Clio Chang reports on the rise of Substack. Established in 2017 by Chris Best, Hamish McKenzie, and Jairaj Sethi, it was designed as a platform that allowed users to earn an income. A part of this move is to approach potential contributors. The problem is that it still replicates the patterns of marginalization found on other platforms. In addition to this, there is something sacrificed in going solo:

Writing is often considered an individualistic enterprise, but journalism is a collective endeavor. And that is the paradox of Substack: it’s a way out of a newsroom—and the racism or harassment or vulture-venture capitalism one encountered there—but it’s all the way out, on one’s own. “Holy shit, I work anywhere from fifty to sixty hours a week,” Atkin, of Heated, told me. “It’s a lot.” Harvin, the Beauty IRL writer, said she missed the infrastructure—legal and editorial—of a traditional outlet. “I just know how valuable it is to have a second ear to bounce ideas off of, someone to challenge you,” she said. “I’m very not big into writing in a vacuum, and I think that is the thing I miss the most.” Kelsey McKinney, a journalist whose literary Substack, Written Out, has accounted for about a third of her income during the pandemic, doesn’t do any reporting for her newsletter because of the lack of legal and editorial backing.
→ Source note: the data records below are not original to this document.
## cordic_stage
module cordic_stage (clk, reset, X_i, Y_i, Z_i, X_O, Y_O, Z_O);
  input clk;
  input reset;
  input  signed [15:0] X_i;
  input  signed [15:0] Y_i;
  input  signed [15:0] Z_i;
  output signed [15:0] X_O;
  output signed [15:0] Y_O;
  output signed [15:0] Z_O;
wire signed [15:0] as_O_asx_w_st1, as_O_asy_w_st1, as_O_asz_w_st1; 
wire signed [15:0] X_w_st1_st2, Y_w_st1_st2, Z_w_st1_st2;
wire signed [15:0] mux_z_st1_out;
wire dff_st1_out, xor_st1;
xor xor_gate(xor_st1, Z_i[15], Z_i[14]);
mux_2to1 mux_st1(.in0(Z_i), .in1({{2{Z_i[14]}}, {Z_i[13:0]}}), .sel(xor_st1), .out(mux_z_st1_out));
dff dff_st1(.in(xor_st1), .out(dff_st1_out), .clk(clk), .reset(reset));
add_sub asx_st1(.as_in1(X_i), .as_in2(Y_i), .as_control(~(mux_z_st1_out[15])), .as_out(as_O_asx_w_st1));
reg16b  reg16bxout_st1(.reg_in(as_O_asx_w_st1), .reg_out(X_w_st1_st2), .clk(clk), .reset(reset));
add_sub asy_st1(.as_in1(Y_i), .as_in2(X_i), .as_control(mux_z_st1_out[15]), .as_out(as_O_asy_w_st1));
reg16b  reg16byout_st1(.reg_in(as_O_asy_w_st1), .reg_out(Y_w_st1_st2), .clk(clk), .reset(reset));
add_sub asz_st1(.as_in1(mux_z_st1_out), .as_in2(16'h2000), .as_control(~(mux_z_st1_out[15])), .as_out(as_O_asz_w_st1));
  ...
make LEC_CHECK=0 ABC_AREA=1 CAP_MARGIN=10 CELL_PAD_IN_SITES_GLOBAL_PLACEMENT=1 CORE_ASPECT_RATIO=0.66 CORE_MARGIN=2 CORE_UTILIZATION=66 CTS_CLUSTER_SIZE=45 MIN_ROUTING_LAYER=met2 SLEW_MARGIN=20 finish   # period 4.68 ns
run.sh (not shown) runs the stock make flow with config.mk's settings and CLKGATE_MAP_FILE=.
The starting point ended with an error in global placement without I/O (3_1_place_gp_skip_io) with GPL-0301.
Change:
==> flow/config.mk (replaced) <==
export PLATFORM = sky130hd
export DESIGN_NAME = cordic_stage
export DESIGN_NICKNAME = cordic_stage
export VERILOG_FILES = /design/flow/design.v
export SDC_FILE = /design/flow/constraint.sdc
export NUM_CORES = 4
export LEC_CHECK = 0
export CAP_MARGIN = 20
export CORE_MARGIN = 2
export CORE_UTILIZATION = 67
export CTS_CLUSTER_DIAMETER = 362
export SLEW_MARGIN = 20
==> flow/constraint.sdc (replaced) <==
create_clock -name core_clock -period 3.25 [get_ports {clk}]
set_input_delay 0.6500 -clock core_clock [delete_from_list [all_inputs] [get_ports {clk}]]
set_output_delay 0.6500 -clock core_clock [all_outputs]
set_load 0.01 [all_outputs]
Effect: This time the run went through all stages and came out clean; synthesized cell count went down by about a fifth; die area decreases by a few percent; synthesized area falls by a few percent.
Change:
--- a/flow/config.mk
+++ b/flow/config.mk
@@ -10,2 +10,2 @@
-export CORE_UTILIZATION = 67
-export CTS_CLUSTER_DIAMETER = 362
+export CORE_UTILIZATION = 70
+export CTS_CLUSTER_SIZE = 32
==> flow/constraint.sdc (replaced) <==
create_clock -name core_clock -period 3.17 [get_ports {clk}]
set_input_delay 0.6340 -clock core_clock [delete_from_list [all_inputs] [get_ports {clk}]]
set_output_delay 0.6340 -clock core_clock [all_outputs]
set_load 0.01 [all_outputs]
After rerunning:
- The changed run finished with negative setup slack left
- global-route usage came out higher by 2.9 points
- routed wire length came out higher by a few percent
- area after synthesis is unchanged
- utilization came out higher by 4.8 points
- worst setup slack got worse by 0.062 ns
- final cell count came out higher slightly
- first-iteration DRC count came out higher by about a fifth
- via count came out higher by a few percent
Investigative journalism seems particularly difficult as a solo enterprise on Substack, which doesn’t reward slowly developed, uncertain projects that come out sporadically.
Clio Chang https://www.cjr.org/special_report/substackerati.php/

Chang closes with a reflection on some of these limitations and why it still is not necessarily the answer.
This piece me thinking about the Substack newsletters I am subscribed to:

HEWN
Little Futures
Mike Monteiro’s Good News
The Art of Noticing
The World is Yours
Amazon Chronicles
People First
Insight

I still wonder about Chris Aldrich’s point about ‘yet-another-platform’.